ウイルスCaタンパク質のN末端ドメイン内で同じ部位を結合する2つのHIV-1 Capsidアセンブリ阻害剤ファミリーの明確な効果

既存のクラスの抗レトロウイルス薬に対する耐性の出現には、創薬のための新しいHIV-1標的を見つける必要があります。ウイルスカプシド（CA）タンパク質は、そのような潜在的な新しいターゲットの1つを表します。CAはin vitroで成熟したHIV-1カプシドを形成するのに十分であり、CAの広範な構造機能と変異解析は、成熟カプシドコアの適切なアセンブリ、形態、および安定性がHIV-1ビリオンの感染性に不可欠であることを示しています。ここでは、固定化オリゴヌクレオチドとのCa-NCサブユニットの関連に基づくin vitro Capsidアッセイの開発について説明します。このアッセイは、化合物ライブラリのスクリーニングに使用され、カプシドアセンブリを阻害する化合物のいくつかの異なるファミリーを生成しました。ベンゾジアゼピン（BD）とベンジミダゾール（BM）と呼ばれる2つの化学シリーズの最適化は、野生型および薬物耐性HIV-1に対して強力な抗ウイルス活性を持つ化合物をもたらしました。核磁気共鳴（NMR）分光およびX線の結晶学的分析は、CaのN末端ドメインに結合した一連の阻害剤の両方を示しました。これらの阻害剤は、以前に報告されたCAP阻害剤の結合部位と重複するが、これらの新しいより強力なCA阻害剤によって大幅に拡大されるポケットの形成を誘導します。ウイルス放出および電子顕微鏡（EM）の研究では、BD化合物がビリオン放出を予防するのに対し、BM化合物は成熟カプシドの形成を阻害することが示されました。阻害剤結合ポケットを囲む高度に保存された残基だけでなく、CaのC末端ドメインにもマッピングされた耐性変異のために選択された阻害剤の存在下でのウイルスの通過。2つのシリーズによって選択された抵抗変異は異なり、ポケット内の相互作用の違いと一致しており、ほとんどがウイルスの複製能力を損ないました。耐性変異には2つの作用モードがあり、阻害剤結合親和性に直接影響するか、阻害剤結合に影響を与えることなくウイルスカプシドの全体的な安定性を明らかに増加させた。これらの研究は、CAが実行可能な抗ウイルス標的であることを示しており、CAの同じ部位内で結合する阻害剤が明確な結合モードと作用メカニズムを持つことができることを示しています。

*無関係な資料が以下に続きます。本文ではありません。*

From an optimization exercise on the open Yosys and OpenROAD flow, aimed at small area, a short achievable clock period and few clock cycles; shortcuts taken in it are not production practice. Only simulation tests tie the RTL to the original design; equivalence was not proved. Power and IR drop assume default switching activity.

==> flow/design.v <==
module Registrador (
    input  wire        Clk,
    input  wire        Reset,
    input  wire        Load,
    input  wire [31:0] Entrada,
    output reg  [31:0] Saida
);
    always @(posedge Clk or posedge Reset) begin
        if (Reset)
            Saida <= 32'd0;
        else if (Load)
            Saida <= Entrada;
    end
endmodule
module Instr_Reg (
    input  wire        Clk,
    input  wire        Reset,
    input  wire        Load_ir,
    input  wire [31:0] Entrada,
    output reg  [5:0]  Instr31_26,
    output reg  [4:0]  Instr25_21,
    output reg  [4:0]  Instr20_16,
    output reg  [15:0] Instr15_0
);
    always @(posedge Clk or posedge Reset) begin
        if (Reset) begin
            Instr31_26 <= 6'd0;
            Instr25_21 <= 5'd0;
            Instr20_16 <= 5'd0;
            Instr15_0  <= 16'd0;
        end else if (Load_ir) begin
            Instr31_26 <= Entrada[31:26];
            Instr25_21 <= Entrada[25:21];
            Instr20_16 <= Entrada[20:16];
            Instr15_0  <= Entrada[15:0];
        end
    end
endmodule
module Banco_reg (
    input  wire        Clk,
    input  wire        Reset,
    input  wire        RegWrite,
    input  wire [4:0]  ReadReg1,
    input  wire [4:0]  ReadReg2,
    input  wire [4:0]  WriteReg,
    input  wire [31:0] WriteData,
    output wire [31:0] ReadData1,
    output wire [31:0] ReadData2
);
    reg [31:0] Cluster [0:31];
    integer i;
    assign ReadData1 = Cluster[ReadReg1];
    assign ReadData2 = Cluster[ReadReg2];
    always @(posedge Clk or posedge Reset) begin
        if (Reset) begin
            for (i = 0; i < 32; i = i + 1)
                Cluster[i] <= 32'd0;
        end else if (RegWrite) begin
            Cluster[WriteReg] <= WriteData;
        end
    end
endmodule
module RegDesloc (
    input  wire        Clk,
    input  wire        Reset,
    input  wire [2:0]  Shift,
    input  wire [4:0]  N,
    input  wire [31:0] Entrada,
    output wire [31:0] Saida
);
    reg [31:0] temp;
    reg [4:0]  n_shift;
    assign Saida = temp;
    always @(posedge Clk or posedge Reset) begin
        if (Reset) begin
            temp <= 32'd0;
        end else begin
            case (Shift)
                3'b001: temp <= Entrada;
                3'b010: temp <= temp << n_shift;
                3'b011: temp <= temp >> n_shift;
                3'b100: temp <= $signed(temp) >>> n_shift;
                3'b101: temp <= (temp >> n_shift) | (temp << (6'd32 - {1'b0, n_shift}));
                3'b110: temp <= (temp << n_shift) | (temp >> (6'd32 - {1'b0, n_shift}));
                default: temp <= temp;
            endcase
        end
    end
    always @(posedge Clk) begin
        if (Shift == 3'b001)
            n_shift <= N;
    end
endmodule
module ula32 (
    input  wire [31:0] A,
    input  wire [31:0] B,
    input  wire [2:0]  Seletor,
    output reg  [31:0] S,
    output wire        Overflow,
    output wire        Negativo,
    output wire        z,
    output wire        Igual,
    output wire        Maior,
    output wire        Menor
);
    reg  [31:0] novo_B;
    reg  [31:0] soma_temp;
    reg  [31:0] carry_temp;
    reg         c;
    integer     k;
    always @(*) begin
        case (Seletor)
            3'b001:  novo_B = B;
            3'b100:  novo_B = 32'd1;
            default: novo_B = ~B;
        endcase
        c = Seletor[1];
        for (k = 0; k < 32; k = k + 1) begin
            soma_temp[k]  = A[k] ^ novo_B[k] ^ c;
            carry_temp[k] = (c & (A[k] | novo_B[k])) | (A[k] & novo_B[k]);
            c = carry_temp[k];
        end
    end
    always @(*) begin
        case (Seletor)
            3'b000:  S = A;
            3'b001:  S = soma_temp;
            3'b010:  S = soma_temp;
            3'b011:  S = A & B;
            3'b110:  S = A ^ B;
            3'b101:  S = ~A;
            3'b100:  S = soma_temp;
            default: S = 32'd0;
        endcase
    end
    assign Negativo = S[31];
    assign z        = (S == 32'd0);
    assign Overflow = carry_temp[31] ^ carry_temp[30];
    assign Igual    = (soma_temp == 32'd0) ? ~Overflow : 1'b0;
    assign Maior    = ((~soma_temp[31] & ~Overflow) | (Overflow & ~A[31])) & ~Igual;
    assign Menor    = (soma_temp[31] & ~Overflow) | (Overflow & A[31]);
endmodule
module concat_IPC(
    input   wire    [27:0]   Data_Instr,  
    input   wire    [31:0]   Data_PC,  
    output  wire    [31:0]   Data_out
);
    assign Data_out = {Data_PC[31:28], Data_Instr};
endmodule
module concat_inst(
    input   wire    [4:0]   Instr_25_21,  
    input   wire    [4:0]   Instr_20_16,  
    input   wire    [15:0]  Instr_15_0,  
    output  wire    [25:0]  Data_out
);
    assign Data_out = {Instr_25_21, Instr_20_16, Instr_15_0};
endmodule
module shift_left16(
    input   wire    [15:0]  Data_in,  
    output  wire    [31:0]  Data_out
);
    assign Data_out     =   Data_in << 16;
endmodule
module shift_left2(
    input   wire    [31:0]  Data_in,  
    output  wire    [31:0]  Data_out
);
    assign Data_out     =   Data_in << 2;
endmodule
module shift_left26(
    input   wire    [25:0]  Data_in,  
    output  wire    [27:0]  Data_out
);
    assign Data_out     =   {Data_in, 2'b0};
endmodule
module sign_extend16_32(
    input wire  [15:0] Data_in,      
    output wire [31:0] Data_out
);
    assign Data_out = (Data_in[15]) ? {{16{1'b1}}, Data_in} : {{16{1'b0}}, Data_in};
endmodule
module sign_extend1_32(
    input wire         Data_in,      
    output wire [31:0] Data_out
);
    assign Data_out = {31'b0, Data_in};
endmodule
module load_size (
    input   wire       [1:0]  LSCtrl,
    input   wire       [31:0] Data_MDR, 
    output  reg       [31:0] Data_out
);
    always @ (*) begin
        case(LSCtrl)
            2'b01: Data_out     =   Data_MDR;                     
            2'b10: Data_out     =   {16'b0, Data_MDR[15:0]};     
            2'b11: Data_out     =   {24'b0, Data_MDR[7:0]};      
            default: Data_out   =   Data_MDR;
        endcase
    end
endmodule
module store_size(
    input   wire       [1:0]  SSCtrl,
    input   wire       [31:0] Data_MDR,
    input   wire       [31:0] Data_B,
    output  reg       [31:0] Data_out
);
    always @ (*) begin
        case(SSCtrl)
            2'b01:  Data_out    =   Data_B;                              
            2'b10:  Data_out    =   {Data_MDR[31:16], Data_B[15:0]};      
            2'b11:  Data_out    =   {Data_MDR[31:8], Data_B[7:0]};        
            default: Data_out   =   Data_B;
        endcase
    end
endmodule
module mux_Except(
    input   wire    [1:0]       ExcptCtrl,
    output  wire    [31:0]      Data_out    
);
    parameter OPCODE    = 32'd253;
    parameter Overflow  = 32'd254;
    parameter Div0      = 32'd255;
    wire [31:0] out1;
    assign out1     =   (ExcptCtrl[0]) ? Overflow : OPCODE;      
    assign Data_out =   (ExcptCtrl[1]) ? Div0 : out1;          
endmodule
module mux_HI (
    input   wire    HISrc,
    input   wire    [31:0]  Data_0,      
    input   wire    [31:0]  Data_1,      
    output  wire    [31:0]  Data_out
);
    assign  Data_out    =   (HISrc) ? Data_1  :   Data_0;
endmodule
module mux_IorD (
    input wire  [2:0] selector,          
    input wire  [31:0] Data_0,       
    input wire  [31:0] Data_1,       
    input wire  [31:0] Data_2,       
    input wire  [31:0] Data_3,       
    input wire  [31:0] Data_4,       
    input wire  [31:0] Data_5,       
    output wire [31:0] Data_out      
);
    wire [31:0] out1, out2, out3, out4;
    assign out1 = (selector[0]) ? Data_1 : Data_0;
    assign out2 = (selector[0]) ? Data_3 : Data_2;
    assign out3 = (selector[1]) ? out2 : out1;
    assign out4 = (selector[1]) ? Data_5 : Data_4;
    assign Data_out = (selector[2]) ? out4 : out3;
endmodule
module mux_LO (
    input   wire    LOSrc,
    input   wire    [31:0]  Data_0,      
    input   wire    [31:0]  Data_1,      
    output  wire    [31:0]  Data_out
);
assign  Data_out    =   (LOSrc) ? Data_1  :   Data_0;
endmodule
module mux_LdA (
    input   wire    LoadAMem,
    input   wire    [31:0]  Data_0,      
    input   wire    [31:0]  Data_1,      
    output  wire    [31:0]  Data_out
);
assign  Data_out    =   (LoadAMem) ? Data_1  :   Data_0;
endmodule
module mux_LdB (
    input   wire    LoadBMem,
    input   wire    [31:0]  Data_0,      
    input   wire    [31:0]  Data_1,      
    output  wire    [31:0]  Data_out
);
assign  Data_out    =   (LoadBMem) ? Data_1  :   Data_0;
endmodule
module mux_Sa (
    input wire  [1:0] selector,     
    input wire  [31:0] Data_0,       
    input wire  [15:0] Data_1,       
    input wire  [31:0] Data_2,        
    output wire [4:0] Data_out      
);
    wire [4:0] out;
    assign out = (selector[0]) ? Data_1[10:6] : Data_0[4:0];
    assign Data_out = (selector[1]) ? Data_2[4:0] : out;
endmodule
module mux_Src(
    input   wire    SHIFTSrc,
    input   wire    [31:0]  Data_0,      
    input   wire    [31:0]  Data_1,      
    output   wire    [31:0]  Data_out
);
    assign  Data_out    =   (SHIFTSrc) ? Data_1  :   Data_0;
endmodule
module mux_aluA(
    input wire [1:0] ALUSrcA,
    input wire [31:0] Data_0,  
    input wire [31:0] Data_1,  
    input wire [31:0] Data_2,  
    output wire [31:0] Data_out
);
    wire [31:0] out1;
    assign out1 = (ALUSrcA[0]) ? Data_1 : Data_0;
    assign Data_out = (ALUSrcA[1]) ? Data_2 : out1;
endmodule
module mux_aluB(
    input wire [1:0] ALUSrcB,
    input wire [31:0] Data_0,  
    input wire [31:0] Data_2,  
    input wire [31:0] Data_3,  
    output wire [31:0] Data_out
);
    parameter four = 32'd4;
    wire [31:0] out1;
    wire [31:0] out2;
    assign out1 = (ALUSrcB[0]) ? four : Data_0;
    assign out2 = (ALUSrcB[0]) ? Data_3 : Data_2;
    assign Data_out = (ALUSrcB[1]) ? out2 : out1;
endmodule
module mux_pc(
    input wire [1:0] PCSrc, 
    input wire [31:0] Data_0,  
    input wire [31:0] Data_1,  
    input wire [31:0] Data_2,  
    input wire [31:0] Data_3,  
    output wire [31:0] Data_out      
);
    wire [31:0] out1, out2;
    assign out1 = (PCSrc[0]) ? Data_1 : Data_0;
    assign out2 = (PCSrc[0]) ? Data_3 : Data_2;
    assign Data_out = (PCSrc[1]) ? out2 : out1;
endmodule
module mux_wd(
    input wire [3:0] DataSrc, 
    input wire [31:0] Data_0,  
    input wire [31:0] Data_1,  
    input wire [31:0] Data_2,  
    input wire [31:0] Data_3,  
    input wire [31:0] Data_5,  
    input wire [31:0] Data_6,  
    input wire [31:0] Data_7,  
    input wire [31:0] Data_8,  
    output wire [31:0] Data_out
);
    wire [31:0] out1, out2, out3, out4, out5, out6, out7;
    parameter spAddr = 32'd227;
    assign out1 = (DataSrc[0]) ? Data_1 : Data_0;
    assign out2 = (DataSrc[0]) ? Data_3 : Data_2;
    assign out3 = (DataSrc[0]) ? Data_5 : spAddr;
    assign out4 = (DataSrc[0]) ? Data_7 : Data_6;
    assign out5 = (DataSrc[1]) ? out2 : out1;
    assign out6 = (DataSrc[1]) ? out4 : out3;
    assign out7 = (DataSrc[2]) ? out6 : out5;
    assign Data_out = (DataSrc[3]) ? Data_8 : out7;
endmodule
module mux_wr(
    input wire [1:0] Selector,
    input wire [4:0] Data_0,  
    input wire [15:0] Data_3,  
    output wire [4:0] Data_out
);
    wire [31:0] out1, out2;
    parameter sp = 5'd29;
    parameter ra = 5'd31;
    assign out1 = (Selector[0]) ? sp : Data_0;
    assign out2 = (Selector[0]) ? Data_3[15:11] : ra;
    assign Data_out = (Selector[1]) ? out2 : out1;
endmodule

The emergence of resistance to existing classes of antiretroviral drugs necessitates finding new HIV-1 targets for drug discovery. The viral capsid (CA) protein represents one such potential new target. CA is sufficient to form mature HIV-1 capsids in vitro, and extensive structure-function and mutational analyses of CA have shown that the proper assembly, morphology, and stability of the mature capsid core are essential for the infectivity of HIV-1 virions. Here we describe the development of an in vitro capsid assembly assay based on the association of CA-NC subunits on immobilized oligonucleotides. This assay was used to screen a compound library, yielding several different families of compounds that inhibited capsid assembly. Optimization of two chemical series, termed the benzodiazepines (BD) and the benzimidazoles (BM), resulted in compounds with potent antiviral activity against wild-type and drug-resistant HIV-1. Nuclear magnetic resonance (NMR) spectroscopic and X-ray crystallographic analyses showed that both series of inhibitors bound to the N-terminal domain of CA. These inhibitors induce the formation of a pocket that overlaps with the binding site for the previously reported CAP inhibitors but is expanded significantly by these new, more potent CA inhibitors. Virus release and electron microscopic (EM) studies showed that the BD compounds prevented virion release, whereas the BM compounds inhibited the formation of the mature capsid. Passage of virus in the presence of the inhibitors selected for resistance mutations that mapped to highly conserved residues surrounding the inhibitor binding pocket, but also to the C-terminal domain of CA. The resistance mutations selected by the two series differed, consistent with differences in their interactions within the pocket, and most also impaired virus replicative capacity. Resistance mutations had two modes of action, either directly impacting inhibitor binding affinity or apparently increasing the overall stability of the viral capsid without affecting inhibitor binding. These studies demonstrate that CA is a viable antiviral target and demonstrate that inhibitors that bind within the same site on CA can have distinct binding modes and mechanisms of action.